“Podría decirse que el viejo derecho de hacer morir o dejar vivir fue reemplazado por el poder de hacer vivir o rechazar la muerte”
Michel Foucault, Historia de la sexualidad.
Muchos nos sentimos perdidos entre tanto ruido desde hace unas semanas; mientras tanto, deslizamos los dedos automáticamente a través de las pantallas de nuestros teléfonos móviles. El marco de nuestro vivir comienza a estrecharse y cada vez nos sentimos más incómodos. El sopor y el cansancio adquieren una nueva consistencia y la mirada no puede seguir asistiendo al flujo incesante de imágenes opacas que esconden la herida abierta de un sistema en el abismo.
Nos atosiga el silencio, el miedo, la espera, la incertidumbre. Nos siguen asfixiando las mismas dudas que teníamos en la Otra vida. La falta de aliento es mayor y, en esos pequeños instantes en los que nos permitimos cerrar párpados, los fantasmas que habitan con nosotros se hacen más grandes, más poderosos y siguen preguntando cada vez más furiosos por qué no hay respuestas.
Las emociones negativas son más pegajosas, están más adheridas a una piel que ya casi es invisible: ahora está cubierta por guantes sintéticos y mascarillas que dejan entrar el aire mínimo y necesario para que podamos seguir respirando.

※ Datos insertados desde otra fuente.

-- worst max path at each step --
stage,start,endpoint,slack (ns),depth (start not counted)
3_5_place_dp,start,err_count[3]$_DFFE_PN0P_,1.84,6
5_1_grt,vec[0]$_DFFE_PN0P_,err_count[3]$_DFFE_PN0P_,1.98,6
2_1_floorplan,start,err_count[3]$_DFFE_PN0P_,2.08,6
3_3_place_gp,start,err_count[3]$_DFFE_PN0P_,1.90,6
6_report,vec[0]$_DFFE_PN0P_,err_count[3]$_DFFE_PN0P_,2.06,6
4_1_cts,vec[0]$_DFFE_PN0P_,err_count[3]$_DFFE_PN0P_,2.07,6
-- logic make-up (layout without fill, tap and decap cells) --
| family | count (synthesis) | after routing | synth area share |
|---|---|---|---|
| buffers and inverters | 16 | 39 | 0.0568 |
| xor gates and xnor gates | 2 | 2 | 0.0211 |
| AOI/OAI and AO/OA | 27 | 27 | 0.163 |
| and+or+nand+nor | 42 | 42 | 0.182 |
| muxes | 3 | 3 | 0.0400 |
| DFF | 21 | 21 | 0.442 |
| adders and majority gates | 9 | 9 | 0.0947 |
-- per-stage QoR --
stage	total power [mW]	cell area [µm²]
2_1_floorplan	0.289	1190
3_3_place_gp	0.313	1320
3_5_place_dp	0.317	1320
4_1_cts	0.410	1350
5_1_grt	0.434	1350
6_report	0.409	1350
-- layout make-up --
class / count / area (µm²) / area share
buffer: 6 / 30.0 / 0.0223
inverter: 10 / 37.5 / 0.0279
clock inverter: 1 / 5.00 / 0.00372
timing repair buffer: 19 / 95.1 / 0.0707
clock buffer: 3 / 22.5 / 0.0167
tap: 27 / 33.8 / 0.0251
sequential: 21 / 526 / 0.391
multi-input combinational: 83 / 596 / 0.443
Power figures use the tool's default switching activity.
`src/rtl/regfile_dump_ctrl_pkg.sv`:
```
// Shared definitions for the debug dump controllers: FSM encoding and
// word-to-byte serialisation constants.
package regfile_dump_ctrl_pkg;

  typedef enum logic [1:0] {
    ST_IDLE = 2'd0,
    ST_LOAD = 2'd1,
    ST_SEND = 2'd2,
    ST_DONE = 2'd3
  } dump_state_e;

  localparam int NB_REGISTER_DEF = 32;
  localparam int NB_BYTE_DEF     = 8;
  localparam int BYTES_PER_WORD  = NB_REGISTER_DEF / NB_BYTE_DEF;
  localparam int BYTE_CNT_W      = (BYTES_PER_WORD > 1) ? $clog2(BYTES_PER_WORD) : 1;

  // Counter width that can hold 0..n-1, never narrower than one bit.
  function automatic int cnt_width(input int n);
    return (n > 1) ? $clog2(n) : 1;
  endfunction

endpackage

```
`src/rtl/regfile_dump_ctrl.sv`:
```
// Borrows register bank read port 1 from the pipeline and streams every
// register out as little-endian bytes on a valid/ready byte interface.
module regfile_dump_ctrl
  import regfile_dump_ctrl_pkg::*;
#(
  parameter int NB_REGISTER = 32,
  parameter int NB_ADDR     = 5,
  parameter int NB_BYTE     = 8
) (
  input  logic                   i_clk,
  input  logic                   i_reset,
  input  logic                   i_start,
  input  logic [NB_ADDR-1:0]     i_pipe_r_addr,
  output logic [NB_ADDR-1:0]     o_r_addr,
  input  logic [NB_REGISTER-1:0] i_r_data,
  output logic [NB_BYTE-1:0]     o_tx_data,
  output logic                   o_tx_valid,
  input  logic                   i_tx_ready,
  output logic                   o_busy,
  output logic                   o_done,
  output dump_state_e            o_dbg_state
);

  localparam int BPW = NB_REGISTER / NB_BYTE;
  localparam int BCW = cnt_width(BPW);
  localparam logic [BCW-1:0]     LAST_BYTE = BCW'(BPW - 1);
  localparam logic [NB_ADDR-1:0] ADDR_MAX  = {NB_ADDR{1'b1}};

  dump_state_e            state_q, state_d;
  logic [NB_ADDR-1:0]     addr_q, addr_d;
  logic [BCW-1:0]         byte_q, byte_d;
  logic [NB_REGISTER-1:0] shift_q, shift_d;

  always_ff @(posedge i_clk or negedge i_reset) begin
    if (!i_reset) begin
      state_q <= ST_IDLE;
      addr_q  <= '0;
      byte_q  <= '0;
      shift_q <= '0;
    end else begin
      state_q <= state_d;
      addr_q  <= addr_d;
      byte_q  <= byte_d;
      shift_q <= shift_d;
    end
  end

  // Byte handshake: a byte transfers on any cycle where o_tx_valid and
  // i_tx_ready are both high; o_tx_valid comes only from state and o_tx_data
  // holds until the transfer, so a stalled byte is never lost or repeated.
  always_comb begin
    state_d = state_q;
    addr_d  = addr_q;
    byte_d  = byte_q;
    shift_d = shift_q;
    unique case (state_q)
      ST_IDLE: begin
        if (i_start) begin
          state_d = ST_LOAD;
          addr_d  = '0;
          byte_d  = '0;
        end
      end
      ST_LOAD: begin
        shift_d = i_r_data;
        byte_d  = '0;
        state_d = ST_SEND;
      end
      ST_SEND: begin
        if (i_tx_ready) begin
          shift_d = shift_q >> NB_BYTE;
          byte_d  = byte_q + 1'b1;
          if (byte_q == LAST_BYTE) begin
            byte_d = '0;
            if (addr_q == ADDR_MAX) begin
              state_d = ST_DONE;
            end else begin
              addr_d  = addr_q + 1'b1;
              state_d = ST_LOAD;
            end
          end
        end
      end
      ST_DONE: state_d = ST_IDLE;
      default: state_d = ST_IDLE;
    endcase
  end

  assign o_r_addr    = (state_q == ST_IDLE) ? i_pipe_r_addr : addr_q;
  assign o_tx_data   = shift_q[NB_BYTE-1:0];
  assign o_tx_valid  = (state_q == ST_SEND);
  assign o_busy      = (state_q != ST_IDLE);
  assign o_done      = (state_q == ST_DONE);
  assign o_dbg_state = state_q;

endmodule

```
[src/rtl/mips_multicycle_ctrl_if.sv]
`default_nettype none
// ============================================================================
// Module   : mips_multicycle_ctrl_if
// Purpose  : Unified-memory port between the multi-cycle control FSM (master)
//            and the memory (slave): address select, strobes and ready.
// Revision : 1.0
// ============================================================================
interface mips_multicycle_ctrl_if;
    logic i_or_d;
    logic mem_read;
    logic mem_write;
    logic mem_byte;
    logic mem_ready;

    modport master (
        output i_or_d,
        output mem_read,
        output mem_write,
        output mem_byte,
        input  mem_ready
    );

    modport slave (
        input  i_or_d,
        input  mem_read,
        input  mem_write,
        input  mem_byte,
        output mem_ready
    );
endinterface
`default_nettype wire

[src/rtl/mips_multicycle_ctrl.sv]
`default_nettype none
// ============================================================================
// Module   : mips_multicycle_ctrl
// Purpose  : Main control FSM of the multi-cycle MIPS core. Define
//            MIPS_CTRL_JUMP_EN to decode j (000010) into the JUMP state.
// Revision : 1.0
// ============================================================================
module mips_multicycle_ctrl #(
    parameter logic [5:0] ADD_OP = 6'b001000,
    parameter logic [5:0] SUB_OP = 6'b000100
) (
    input  wire                    clk,
    input  wire                    rst,
    input  wire  [5:0]             opcode,
    input  wire                    zero,
    mips_multicycle_ctrl_if.master mem,
    output logic [5:0]             alu_op,
    output logic                   alu_src_a,
    output logic [1:0]             alu_src_b,
    output logic                   pc_en,
    output logic [1:0]             pc_source,
    output logic                   ir_write,
    output logic                   reg_write,
    output logic                   reg_dst,
    output logic                   mem_to_reg,
    output logic                   illegal_op,
    output logic [3:0]             state
);

    typedef enum logic [3:0] {
        FETCH     = 4'd0,
        DECODE    = 4'd1,
        MEM_ADDR  = 4'd2,
        MEM_READ  = 4'd3,
        MEM_WB    = 4'd4,
        MEM_WRITE = 4'd5,
        R_EXEC    = 4'd6,
        R_WB      = 4'd7,
        BRANCH    = 4'd8,
        I_EXEC    = 4'd9,
        I_WB      = 4'd10,
        JUMP      = 4'd11
    } state_e;

    localparam logic [5:0] c_OP_RTYPE = 6'b000000;
    localparam logic [5:0] c_OP_LW    = 6'b100011;
    localparam logic [5:0] c_OP_SW    = 6'b101011;
    localparam logic [5:0] c_OP_LB    = 6'b100000;
    localparam logic [5:0] c_OP_SB    = 6'b101000;
    localparam logic [5:0] c_OP_ADDI  = 6'b001000;
    localparam logic [5:0] c_OP_ANDI  = 6'b001100;
    localparam logic [5:0] c_OP_ORI   = 6'b001101;
    localparam logic [5:0] c_OP_SLTI  = 6'b001010;
    localparam logic [5:0] c_OP_BEQ   = 6'b000100;
    localparam logic [5:0] c_OP_BNE   = 6'b000101;
`ifdef MIPS_CTRL_JUMP_EN
    localparam logic [5:0] c_OP_J     = 6'b000010;
`endif

    state_e     r_state;
    state_e     w_next_state;
    logic [5:0] r_opcode;
    logic       w_is_beq;
    logic       w_is_bne;
    logic       w_is_store;

    // The IR may change after DECODE; every later state works from this copy.
    always_ff @(posedge clk or posedge rst) begin
        if (rst) begin
            r_state  <= FETCH;
            r_opcode <= '0;
        end else begin
            r_state <= w_next_state;
            if (r_state == DECODE) begin
                r_opcode <= opcode;
            end
        end
    end

    assign w_is_beq   = (r_opcode == c_OP_BEQ);
    assign w_is_bne   = (r_opcode == c_OP_BNE);
    assign w_is_store = (r_opcode == c_OP_SW) || (r_opcode == c_OP_SB);
    assign state      = r_state;

    always_comb begin
        w_next_state  = FETCH;
        alu_op        = ADD_OP;
        alu_src_a     = 1'b0;
        alu_src_b     = 2'b00;
        pc_en         = 1'b0;
        pc_source     = 2'b00;
        ir_write      = 1'b0;
        reg_write     = 1'b0;
        reg_dst       = 1'b0;
        mem_to_reg    = 1'b0;
        illegal_op    = 1'b0;
        mem.i_or_d    = 1'b0;
        mem.mem_read  = 1'b0;
        mem.mem_write = 1'b0;
        mem.mem_byte  = 1'b0;

        case (r_state)
            FETCH: begin
                mem.mem_read = 1'b1;
                alu_src_b    = 2'b01;
                if (mem.mem_ready) begin
                    ir_write     = 1'b1;
                    pc_en        = 1'b1;
                    w_next_state = DECODE;
                end
            end
            DECODE: begin
                alu_src_b = 2'b11;
                case (opcode)
                    c_OP_RTYPE:                         w_next_state = R_EXEC;
                    c_OP_LW, c_OP_SW, c_OP_LB, c_OP_SB: w_next_state = MEM_ADDR;
                    c_OP_ADDI, c_OP_ANDI, c_OP_ORI, c_OP_SLTI:
                                                        w_next_state = I_EXEC;
                    c_OP_BEQ, c_OP_BNE:                 w_next_state = BRANCH;
`ifdef MIPS_CTRL_JUMP_EN
                    c_OP_J:                             w_next_state = JUMP;
`endif
                    default:                            illegal_op   = 1'b1;
                endcase
            end
            MEM_ADDR: begin
                alu_src_a    = 1'b1;
                alu_src_b    = 2'b10;
                alu_op       = r_opcode;
                w_next_state = w_is_store ? MEM_WRITE : MEM_READ;
            end
            MEM_READ: begin
                mem.mem_read = 1'b1;
                mem.i_or_d   = 1'b1;
                mem.mem_byte = (r_opcode == c_OP_LB);
                w_next_state = mem.mem_ready ? MEM_WB : MEM_READ;
            end
            MEM_WB: begin
                reg_write  = 1'b1;
                mem_to_reg = 1'b1;
            end
            MEM_WRITE: begin
                mem.mem_write = 1'b1;
                mem.i_or_d    = 1'b1;
                mem.mem_byte  = (r_opcode == c_OP_SB);
                w_next_state  = mem.mem_ready ? FETCH : MEM_WRITE;
            end
            R_EXEC: begin
                alu_src_a    = 1'b1;
                alu_op       = 6'b000000;
                w_next_state = R_WB;
            end
            R_WB: begin
                reg_write = 1'b1;
                reg_dst   = 1'b1;
            end
            BRANCH: begin
                // beq maps onto the SUB code; bne passes its own opcode through.
                alu_src_a = 1'b1;
                alu_op    = w_is_beq ? SUB_OP : r_opcode;
                pc_source = 2'b01;
                pc_en     = (zero & w_is_beq) | (~zero & w_is_bne);
            end
            I_EXEC: begin
                alu_src_a    = 1'b1;
                alu_src_b    = 2'b10;
                alu_op       = r_opcode;
                w_next_state = I_WB;
            end
            I_WB: begin
                reg_write = 1'b1;
            end
`ifdef MIPS_CTRL_JUMP_EN
            JUMP: begin
                pc_en     = 1'b1;
                pc_source = 2'b10;
            end
`endif
            default: begin
                w_next_state = FETCH;
            end
        endcase
    end

endmodule
`default_nettype wire

[src/flat_wrapper.sv]
// flat-port wrapper written by rule: the top's interface ports become plain ports
module mips_multicycle_ctrl_flat 
#(
    parameter logic [5:0] ADD_OP = 6'b001000,
    parameter logic [5:0] SUB_OP = 6'b000100
)
  (clk, rst, opcode, zero, alu_op, alu_src_a, alu_src_b, pc_en, pc_source, ir_write, reg_write, reg_dst, mem_to_reg, illegal_op, state, mem_i_or_d, mem_mem_read, mem_mem_write, mem_mem_byte, mem_mem_ready);
  mips_multicycle_ctrl_if mem_i ();
  input  wire clk;
  input  wire rst;
  input  wire  [5:0] opcode;
  input  wire zero;
  output logic [5:0] alu_op;
  output logic alu_src_a;
  output logic [1:0] alu_src_b;
  output logic pc_en;
  output logic [1:0] pc_source;
  output logic ir_write;
  output logic reg_write;
  output logic reg_dst;
  output logic mem_to_reg;
  output logic illegal_op;
  output logic [3:0] state;
  output wire logic [$bits(mem_i.i_or_d)-1:0] mem_i_or_d;
  output wire logic [$bits(mem_i.mem_read)-1:0] mem_mem_read;
  output wire logic [$bits(mem_i.mem_write)-1:0] mem_mem_write;
  output wire logic [$bits(mem_i.mem_byte)-1:0] mem_mem_byte;
  input wire logic [$bits(mem_i.mem_ready)-1:0] mem_mem_ready;
  assign mem_i_or_d = mem_i.i_or_d;
  assign mem_mem_read = mem_i.mem_read;
  assign mem_mem_write = mem_i.mem_write;
  assign mem_mem_byte = mem_i.mem_byte;
  assign mem_i.mem_ready = mem_mem_ready;
  mips_multicycle_ctrl #(.ADD_OP(ADD_OP), .SUB_OP(SUB_OP)) u_core (.clk(clk), .rst(rst), .opcode(opcode), .zero(zero), .mem(mem_i), .alu_op(alu_op), .alu_src_a(alu_src_a), .alu_src_b(alu_src_b), .pc_en(pc_en), .pc_source(pc_source), .ir_write(ir_write), .reg_write(reg_write), .reg_dst(reg_dst), .mem_to_reg(mem_to_reg), .illegal_op(illegal_op), .state(state));
endmodule
$ cat config.mk
export PLATFORM = sky130hd
export DESIGN_NAME = div_share_arbiter_flat
export DESIGN_NICKNAME = d
export VERILOG_FILES = /design/src/rtl/div_share_arbiter_if.sv /design/src/rtl/div_share_arbiter.sv /design/src/flat_wrapper.sv
export SDC_FILE = /design/constraint.sdc
export NUM_CORES = 1
export LEC_CHECK = 0
export CAP_MARGIN = 5
export CORE_MARGIN = 1.5
export CORE_UTILIZATION = 30
export DETAILED_ROUTE_END_ITERATION = 8
export GPL_ROUTABILITY_DRIVEN = 1
export PLACE_DENSITY_LB_ADDON = 0.15
export SYNTH_ARGS = -nofsm -noshare
export SYNTH_HDL_FRONTEND = slang
export SYNTH_SLANG_ARGS = --single-unit
$ cat constraint.sdc
create_clock -name clk -period 3.9 [get_ports clk]
set_clock_uncertainty 0.2 [all_clocks]
set_input_delay 0.585 -clock clk [delete_from_list [all_inputs] [get_ports clk]]
set_output_delay 0.585 -clock clk [all_outputs]
set_load 0.02 [all_outputs]
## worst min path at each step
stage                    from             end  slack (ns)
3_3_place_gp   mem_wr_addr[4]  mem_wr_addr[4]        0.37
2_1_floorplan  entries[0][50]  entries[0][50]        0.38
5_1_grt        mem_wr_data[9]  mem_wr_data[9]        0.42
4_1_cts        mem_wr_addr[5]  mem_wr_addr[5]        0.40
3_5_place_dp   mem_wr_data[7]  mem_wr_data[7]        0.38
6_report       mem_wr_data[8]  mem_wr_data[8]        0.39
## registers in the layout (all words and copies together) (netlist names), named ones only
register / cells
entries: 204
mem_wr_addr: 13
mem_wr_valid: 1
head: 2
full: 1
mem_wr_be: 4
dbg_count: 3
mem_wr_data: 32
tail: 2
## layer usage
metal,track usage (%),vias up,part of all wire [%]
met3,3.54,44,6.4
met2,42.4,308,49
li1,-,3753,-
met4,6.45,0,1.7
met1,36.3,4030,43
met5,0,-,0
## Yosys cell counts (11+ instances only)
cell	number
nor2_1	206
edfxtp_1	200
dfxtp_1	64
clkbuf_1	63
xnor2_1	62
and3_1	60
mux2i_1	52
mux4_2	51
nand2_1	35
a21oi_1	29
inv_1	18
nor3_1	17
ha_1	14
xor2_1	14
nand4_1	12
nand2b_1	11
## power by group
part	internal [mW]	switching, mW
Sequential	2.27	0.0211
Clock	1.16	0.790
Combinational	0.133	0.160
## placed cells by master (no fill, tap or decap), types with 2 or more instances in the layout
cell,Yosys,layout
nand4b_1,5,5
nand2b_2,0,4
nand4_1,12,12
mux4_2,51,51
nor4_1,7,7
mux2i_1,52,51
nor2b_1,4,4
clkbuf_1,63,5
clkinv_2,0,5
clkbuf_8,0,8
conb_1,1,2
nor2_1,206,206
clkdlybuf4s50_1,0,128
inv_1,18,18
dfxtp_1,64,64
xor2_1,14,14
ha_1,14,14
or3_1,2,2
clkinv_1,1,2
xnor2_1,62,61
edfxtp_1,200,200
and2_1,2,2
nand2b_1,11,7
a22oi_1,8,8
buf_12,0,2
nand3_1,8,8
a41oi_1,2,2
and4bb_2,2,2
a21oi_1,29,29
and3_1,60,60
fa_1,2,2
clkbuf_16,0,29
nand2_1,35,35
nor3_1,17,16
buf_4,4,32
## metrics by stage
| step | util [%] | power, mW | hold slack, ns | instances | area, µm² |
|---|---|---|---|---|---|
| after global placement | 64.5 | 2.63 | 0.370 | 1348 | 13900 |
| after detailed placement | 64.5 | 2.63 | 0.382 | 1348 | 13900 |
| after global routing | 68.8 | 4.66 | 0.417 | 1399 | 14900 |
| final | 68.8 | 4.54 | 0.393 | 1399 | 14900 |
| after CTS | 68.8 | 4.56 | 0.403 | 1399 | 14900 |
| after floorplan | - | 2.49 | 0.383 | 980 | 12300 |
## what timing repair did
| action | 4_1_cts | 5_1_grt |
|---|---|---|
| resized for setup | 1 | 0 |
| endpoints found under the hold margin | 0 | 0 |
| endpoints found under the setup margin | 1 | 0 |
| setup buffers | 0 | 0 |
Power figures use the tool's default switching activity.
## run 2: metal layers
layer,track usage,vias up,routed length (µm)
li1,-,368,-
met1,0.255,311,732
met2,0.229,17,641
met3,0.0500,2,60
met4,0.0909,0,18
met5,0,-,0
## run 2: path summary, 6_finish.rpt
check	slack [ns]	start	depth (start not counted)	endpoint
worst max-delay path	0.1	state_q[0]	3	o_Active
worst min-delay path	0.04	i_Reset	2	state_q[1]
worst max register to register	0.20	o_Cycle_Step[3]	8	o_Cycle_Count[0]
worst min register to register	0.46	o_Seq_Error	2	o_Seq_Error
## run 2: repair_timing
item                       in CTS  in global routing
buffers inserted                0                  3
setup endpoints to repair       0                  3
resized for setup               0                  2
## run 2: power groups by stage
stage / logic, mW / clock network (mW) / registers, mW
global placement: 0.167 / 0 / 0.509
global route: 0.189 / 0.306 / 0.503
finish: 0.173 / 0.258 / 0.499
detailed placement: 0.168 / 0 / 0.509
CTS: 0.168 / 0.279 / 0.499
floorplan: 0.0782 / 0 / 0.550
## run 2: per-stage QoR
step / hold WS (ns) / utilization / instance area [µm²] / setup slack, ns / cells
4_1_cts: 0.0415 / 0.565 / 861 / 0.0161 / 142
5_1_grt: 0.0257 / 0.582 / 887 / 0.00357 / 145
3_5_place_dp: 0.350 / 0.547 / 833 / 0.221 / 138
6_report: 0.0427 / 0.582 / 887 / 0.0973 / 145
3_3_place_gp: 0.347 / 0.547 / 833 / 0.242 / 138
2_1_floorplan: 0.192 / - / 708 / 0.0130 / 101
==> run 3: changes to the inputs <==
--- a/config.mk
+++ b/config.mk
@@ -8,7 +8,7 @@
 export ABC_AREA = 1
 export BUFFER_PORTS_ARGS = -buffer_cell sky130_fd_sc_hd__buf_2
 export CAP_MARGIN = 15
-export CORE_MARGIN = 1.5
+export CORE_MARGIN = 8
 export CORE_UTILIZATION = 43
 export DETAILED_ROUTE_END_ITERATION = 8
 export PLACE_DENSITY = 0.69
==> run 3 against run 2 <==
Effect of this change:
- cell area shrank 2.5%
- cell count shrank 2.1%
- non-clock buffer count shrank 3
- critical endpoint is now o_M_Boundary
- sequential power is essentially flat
==> config.mk <==
export PLATFORM = sky130hd
export DESIGN_NAME = quad_slot_mem_ctrl
export DESIGN_NICKNAME = d
export VERILOG_FILES = /design/src/rtl/quad_slot_mem_ctrl.sv
export SDC_FILE = /design/constraint.sdc
export NUM_CORES = 1
export LEC_CHECK = 0
export BUFFER_PORTS_ARGS = -buffer_cell sky130_fd_sc_hd__buf_2
export CORE_UTILIZATION = 45
export DETAILED_ROUTE_END_ITERATION = 10
export PLACE_DENSITY = 0.86
export REMOVE_ABC_BUFFERS = 1
export SETUP_SLACK_MARGIN = 0.2
export SLEW_MARGIN = 25
export SYNTH_ARGS = -nofsm -noshare
export SYNTH_HDL_FRONTEND = slang
export SYNTH_SLANG_ARGS = --single-unit
==> constraint.sdc <==
create_clock -name clk_100mhz -period 1.9 [get_ports clk_100mhz]
set_clock_uncertainty 0.1 [all_clocks]
set_input_delay 0.19 -clock clk_100mhz [delete_from_list [all_inputs] [get_ports clk_100mhz]]
set_output_delay 0.19 -clock clk_100mhz [all_outputs]
set_load 0.005 [all_outputs]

Un intenso interés ocupa mis pensamientos desde hace unos años: ¿cuál es el lugar que le queda y qué ocupará el tacto y el olfato en el mundo virtual, en Internet?
El olfato y ese poder evocador de memorias antiguas protegidas entre capas y capas de recuerdos, y la magia de que la llegada azarosa de un aroma haga que nuestra conciencia fluya a momentos de un pasado que deja de serlo.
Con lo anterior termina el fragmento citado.